5.On SQL side - we are implementing async mirroring. In case primary goes down, we don't have any loss and ready to switch to the Secondary.
I prefer to have a witness on the Secondary based on assumption that we use Secondary in case Primary is down, not vice versa.

In case report db servers fail in the Primary, we need to have extra work from front-ent side. Report connection files have connection information inside them. We need to make sure that all connection files have alias name instead of the actual. In the case of failover, we just modifing alias on Report server side. Keep in the mind that SSAS type of connection file won't work with SQL alias and we can do it via host file.

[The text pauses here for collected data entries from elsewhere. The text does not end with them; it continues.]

**config.mk**
```make
export PLATFORM = sky130hd
export DESIGN_NAME = pc_sequencer
export DESIGN_NICKNAME = d
export VERILOG_FILES = /design/src/rtl/pc_sequencer.sv
export SDC_FILE = /design/constraint.sdc
export NUM_CORES = 1
export LEC_CHECK = 0
export CORE_MARGIN = 10
export CORE_UTILIZATION = 48
export DETAILED_ROUTE_END_ITERATION = 8
export GPL_TIMING_DRIVEN = 0
export PLACE_DENSITY = 0.86
export SLEW_MARGIN = 20
export SYNTH_ARGS = -nofsm -noshare
export SYNTH_HDL_FRONTEND = slang
export SYNTH_SLANG_ARGS = --single-unit
```
**constraint.sdc**
```tcl
create_clock -name CLK -period 4.4 [get_ports CLK]
set_clock_uncertainty 0.15 [all_clocks]
set_input_delay 0.88 -clock CLK [delete_from_list [all_inputs] [get_ports CLK]]
set_output_delay 0.88 -clock CLK [all_outputs]
set_load 0.03 [all_outputs]
```
**src/rtl/pc_sequencer.sv**
```systemverilog
// Program-counter sequencer: RUN/HALTED FSM selecting JR, J/JAL, branch or sequential next PC.
// Optional misaligned-target trap enabled by defining PC_TRAP_EN (adds trap and epc ports).
module pc_sequencer #(
  parameter int                ADDR_W       = 32,
  parameter logic [ADDR_W-1:0] RESET_VECTOR = '0,
  parameter logic [ADDR_W-1:0] TRAP_VECTOR  = 'h80
) (
  input  logic              CLK,
  input  logic              RST,
  input  logic              pc_en,
  input  logic              halt,
  input  logic [1:0]        pc_src,
  input  logic              br_taken,
  input  logic [ADDR_W-1:0] rdat1,
  input  logic [15:0]       imm16,
  input  logic [25:0]       imm26,
  output logic [ADDR_W-1:0] imemaddr,
  output logic [ADDR_W-1:0] pc_plus_4,
  output logic              redirect,
  output logic              halted,
  output logic [31:0]       instr_count
`ifdef PC_TRAP_EN
  ,
  output logic              trap,
  output logic [ADDR_W-1:0] epc
`endif
);

  typedef enum logic {
    RUN    = 1'b0,
    HALTED = 1'b1
  } state_t;

  localparam logic [31:0] COUNT_MAX = 32'hFFFF_FFFF;

  // Elaboration-time parameter sanity: jump splicing needs at least 28 PC bits,
  // and a misaligned trap vector would make every trap re-trap.
  if (ADDR_W < 28) begin : g_bad_addr_w
    $error("pc_sequencer: ADDR_W must be 28 or more");
  end
  if (TRAP_VECTOR[1:0] != 2'b00) begin : g_bad_trap_vector
    $error("pc_sequencer: TRAP_VECTOR must be word aligned");
  end

  state_t            state_reg, state_next;
  logic [ADDR_W-1:0] pc_reg, pc_next;
  logic [31:0]       count_reg, count_next;
  logic              redirect_reg, redirect_next;
  logic [ADDR_W-1:0] pc_seq;
  logic [ADDR_W-1:0] br_offset;
  logic [ADDR_W-1:0] pc_target;
  logic              target_nonseq;

`ifdef PC_TRAP_EN
  logic              trap_reg, trap_next;
  logic [ADDR_W-1:0] epc_reg, epc_next;
`endif

  assign pc_seq    = pc_reg + ADDR_W'(4);
  assign br_offset = {{(ADDR_W-18){imm16[15]}}, imm16, 2'b00};

  always_comb begin
    pc_target     = pc_seq;
    target_nonseq = 1'b0;
    case (pc_src)
      2'd0: begin
        pc_target     = rdat1;
        target_nonseq = 1'b1;
      end
      2'd1: begin
        pc_target     = {pc_seq[ADDR_W-1:28], imm26, 2'b00};
        target_nonseq = 1'b1;
      end
      2'd2: begin
        if (br_taken) begin
          pc_target     = pc_seq + br_offset;
          target_nonseq = 1'b1;
        end
      end
      default: begin
        pc_target     = pc_seq;
        target_nonseq = 1'b0;
      end
    endcase
  end

  // Halt beats any update in the same cycle; HALTED is only left through reset.
  always_comb begin
    state_next    = state_reg;
    pc_next       = pc_reg;
    count_next    = count_reg;
    redirect_next = 1'b0;
`ifdef PC_TRAP_EN
    trap_next     = 1'b0;
    epc_next      = epc_reg;
`endif
    case (state_reg)
      RUN: begin
        if (halt) begin
          state_next = HALTED;
        end else if (pc_en) begin
          pc_next       = pc_target;
          redirect_next = target_nonseq;
          count_next    = (count_reg == COUNT_MAX) ? count_reg : count_reg + 32'd1;
`ifdef PC_TRAP_EN
          if (pc_target[1:0] != 2'b00) begin
            pc_next       = TRAP_VECTOR;
            epc_next      = pc_reg;
            trap_next     = 1'b1;
            redirect_next = 1'b1;
          end
`endif
        end
      end
      HALTED: begin
        state_next = HALTED;
      end
      default: begin
        state_next = RUN;
      end
    endcase
  end

  always_ff @(posedge CLK or posedge RST) begin
    if (RST) begin
      state_reg    <= RUN;
      pc_reg       <= RESET_VECTOR;
      count_reg    <= '0;
      redirect_reg <= 1'b0;
    end else begin
      state_reg    <= state_next;
      pc_reg       <= pc_next;
      count_reg    <= count_next;
      redirect_reg <= redirect_next;
    end
  end

`ifdef PC_TRAP_EN
  always_ff @(posedge CLK or posedge RST) begin
    if (RST) begin
      trap_reg <= 1'b0;
      epc_reg  <= '0;
    end else begin
      trap_reg <= trap_next;
      epc_reg  <= epc_next;
    end
  end

  assign trap = trap_reg;
  assign epc  = epc_reg;
`endif

  assign imemaddr    = pc_reg;
  assign pc_plus_4   = pc_seq;
  assign redirect    = redirect_reg;
  assign halted      = (state_reg == HALTED);
  assign instr_count = count_reg;

endmodule

```
# After elaboration in Yosys (flattened, before gate mapping)
# Cells that the tools add are included.
# classes
add_sub_neg	3
n_eq_ne	3
mux	9
bitwise	3
n_reduce_logical	4
# ops
op	n
$pmux W32 S3	1
$add A32 B1 Y32 const B	1
$add A32 B3 Y32 const B	1
$add A32 B32 Y32	1
$eq A32 B32 Y1 const B	1
$mux W32	1
$mux W1	5
$pmux W1 S2	2
$reduce_and A4 Y1	1
$not A1 Y1	3
$reduce_and A3 Y1	1
$eq A2 B1 Y1 const B	1
$eq A2 B2 Y1 const B	1
$logic_not A2 Y1	1
$reduce_or A2 Y1	1
# word_totals
regBits	66
output_inout_bits	98
elab_cells	26

# Longest topological paths before layout
# Gate-level depths: netlist (run 1).
# depth
ltp_word	6
depth_mapped	16
mapped_depth_nobuf	14

# Least setup slack after synthesis (run 1)
# OpenSTA, ideal clock, no wires.
# synth_path
kind	register to register
start	register pc_reg[4] (netlist: imemaddr[4])
end	register pc_reg[25] (netlist: imemaddr[25])
setup_ns	0.065
arrival_time_ns	4.228
required_time_ns	4.185
path_slack_ns	-0.044
stages_incl_launch_ff	15
n_path_buf	0
period_less_slack_ns	4.444
cell_sequence	dfrtp_1 -> nand3_1 -> or3_1 -> nor2_1 -> nand3_1 -> xnor2_1 -> ha_1 -> and4_1 -> and3_1 -> a32o_1 -> nor2_4 -> a21oi_2 -> or4_1 -> nand3_1 -> o221a_2
# synth_via
elab_chain_len	4
# synth_rtl
element	line_no	rtl
start, declared	46	logic [ADDR_W-1:0] pc_reg, pc_next;
start signal, assigned	132	pc_reg <= pc_next;
$add A32 B3 Y32	59	assign pc_seq = pc_reg + ADDR_W'(4);
net pc_plus_4[17]	18	output logic [ADDR_W-1:0] pc_plus_4,
$add A32 B32 Y32	76	pc_target = pc_seq + br_offset;
$mux W32	75	if (br_taken) begin
$pmux W32 S3	65	case (pc_src)
# The timed path passes the listed nets, and every way through them passes these cells.
# A chain may end at the register's enable or synchronous reset.

# Final worst setup path (run 1)
# layout_path
start	register pc_reg[4] (netlist: imemaddr[4])
end	register pc_reg[25] (netlist: imemaddr[25])
# layout_via
elab_chain_len	4
# layout_rtl
element	line_no
$add A32 B3 Y32 *	59
$add A32 B32 Y32	76
$mux W32	75
$pmux W32 S3 *	65
# Mark *: on every way between the ends. The rest lies on a longest branch, timed or not.

==> impl_metrics.toml, run 1 <==
[die]
dieArea_sq_um = 17100
die_h_um = 131
fp-row-count = 40
io_pins = 179
start_util = 0.491
die_x_um = 131
fp.coreArea_sq_um = 12000

[outcome]
outcome = "finished clean"

[setup_path]
crit_fanout = 9
critPathRequiredTime_ps = 4540
start_kind = "register"
end_kind = "register"
critPathKind = "register to register"
crit_arrival_ps = 4390

[logic_synthesis]
synth_edf_count = 0
ys_ff_latch = 66
postSynthCellCount = 710
synth_top_cell_area_share = 0.280
synth_area_leaders = "dfrtp_1 28%, ha_1 7.9%, xnor2_1 7.7%, nand2_1 5.0%, a21oi_1 4.8%"
synth_cell_type_count = 76
ys_warn_count = 0
yosys.area.top_type = "dfrtp_1"
yosysMostFrequentCell = "nand2_1"
avgSynthCellArea_sq_um = 8.30
ys.flop_type = "dfrtp_1"
syn_area_sq_um = 5900
ys_async_sr_fraction = 1.00
synth_commonest_cells = "79 x nand2_1, 66 x dfrtp_1, 57 x a21oi_1, 53 x nor2_1, 52 x xnor2_1"
syn-num-nets = 829
seq_area_frac_synth = 0.280

[timing]
max_slew_margin = 0.432
worst_pin_slew_ps = 852
final-hold-violation-count = 0
setup_viol = 0
layout_min_cycle_time_ps = 4250
tns_ps = 0
fmax_mhz = 235
slew_viol_final = 0
setup_ws_ps = 153
holdWs_ps = 341
final.period_utilization = 0.965

[placement]
port_buffers = 176
hpwl_mm = 17.3
dp_slack_ps = -221
place_area_sq_um = 7890
gp_congestion = 0.978

[pwr]
power.density_nw_per_um2 = 295
vdd_ir_drop_max_uv = 215
total_leakage_power_nw = 3.44

[clock_tree]
numCtsBuffers = 9
clk_pin_slew_worst_paths_ps = 60
cts_tree = "built"
clk_latency_ps = 350
postCtsHoldBufs = 0
clock-sinks = 66
htreeDepth = 3
cts_buffer_depth = 2
cts_root_buf = "clkbuf_16"

[detailed_routing]
wl_per_cell_um = 21.2
vias_per_cell = 6.26
routed_wl_mm = 22.3
drc = 0
antenna_left = 0
firstDrtPassIters = 6
drt_iter0_markers = 714
vias = 6578

[cells_and_area]
drive_gt1_frac = 0.0730
syn2layout_area_growth_pct = 40.8
final_area_sq_um = 8300
antenna_cells = 0
post-route-util = 0.691
fin_nets = 1019

[global_route]
grt_max_degree = 46
gr-total-overflow = 0
grt_pass1_wl_mm = 34.0
antenna_found_initial = 0
grt_pass1_vias = 6244
track_usage = 0.252

[run]
cap_violations = 0

[hold_path]
holdCritPathClass = "register to register"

We need to setup failover settings for SharePoint databases.
Refer to this post for what can be mirrored in SharePoint 2010:
The 2010 SharePoint databases, purposes and mirroring supportability
You will find that some of the SharePoint DBs are not required and are not design to setup for failover since they are not critical and easy to re-create.
Based on what recover time you have , adjust for yourself what needs to be configured with failover and what can be omitted. If a SharePoint db is not configured with failover, plan ahead what necessarily actions you should pefrom to put the bd back in case of failure, and what impact will be if the db is not ready right away. As an example, most likely the StateService will not be in high demand right after switching to the reserved (Secondary) datacenter.


Here is an outline plan how to introduce HA in SharePoint 2010 farm gradually:


1. Decide how many additional servers are needed, and their configuration. 
2. WFE. Test first without including in ISA. Then include in the prod farm.
3. App server. Build the server cautiously. I believe once the app server is joined, it will used by prod WFE. No ISA configuration is needed. All requests goes from the SharePoint farm configuration directly.
4. Work on external systems HA
5. Work on SQL servers, failover settings on SharePoint side 
6. SSRS servers

Wish you happy HA to you.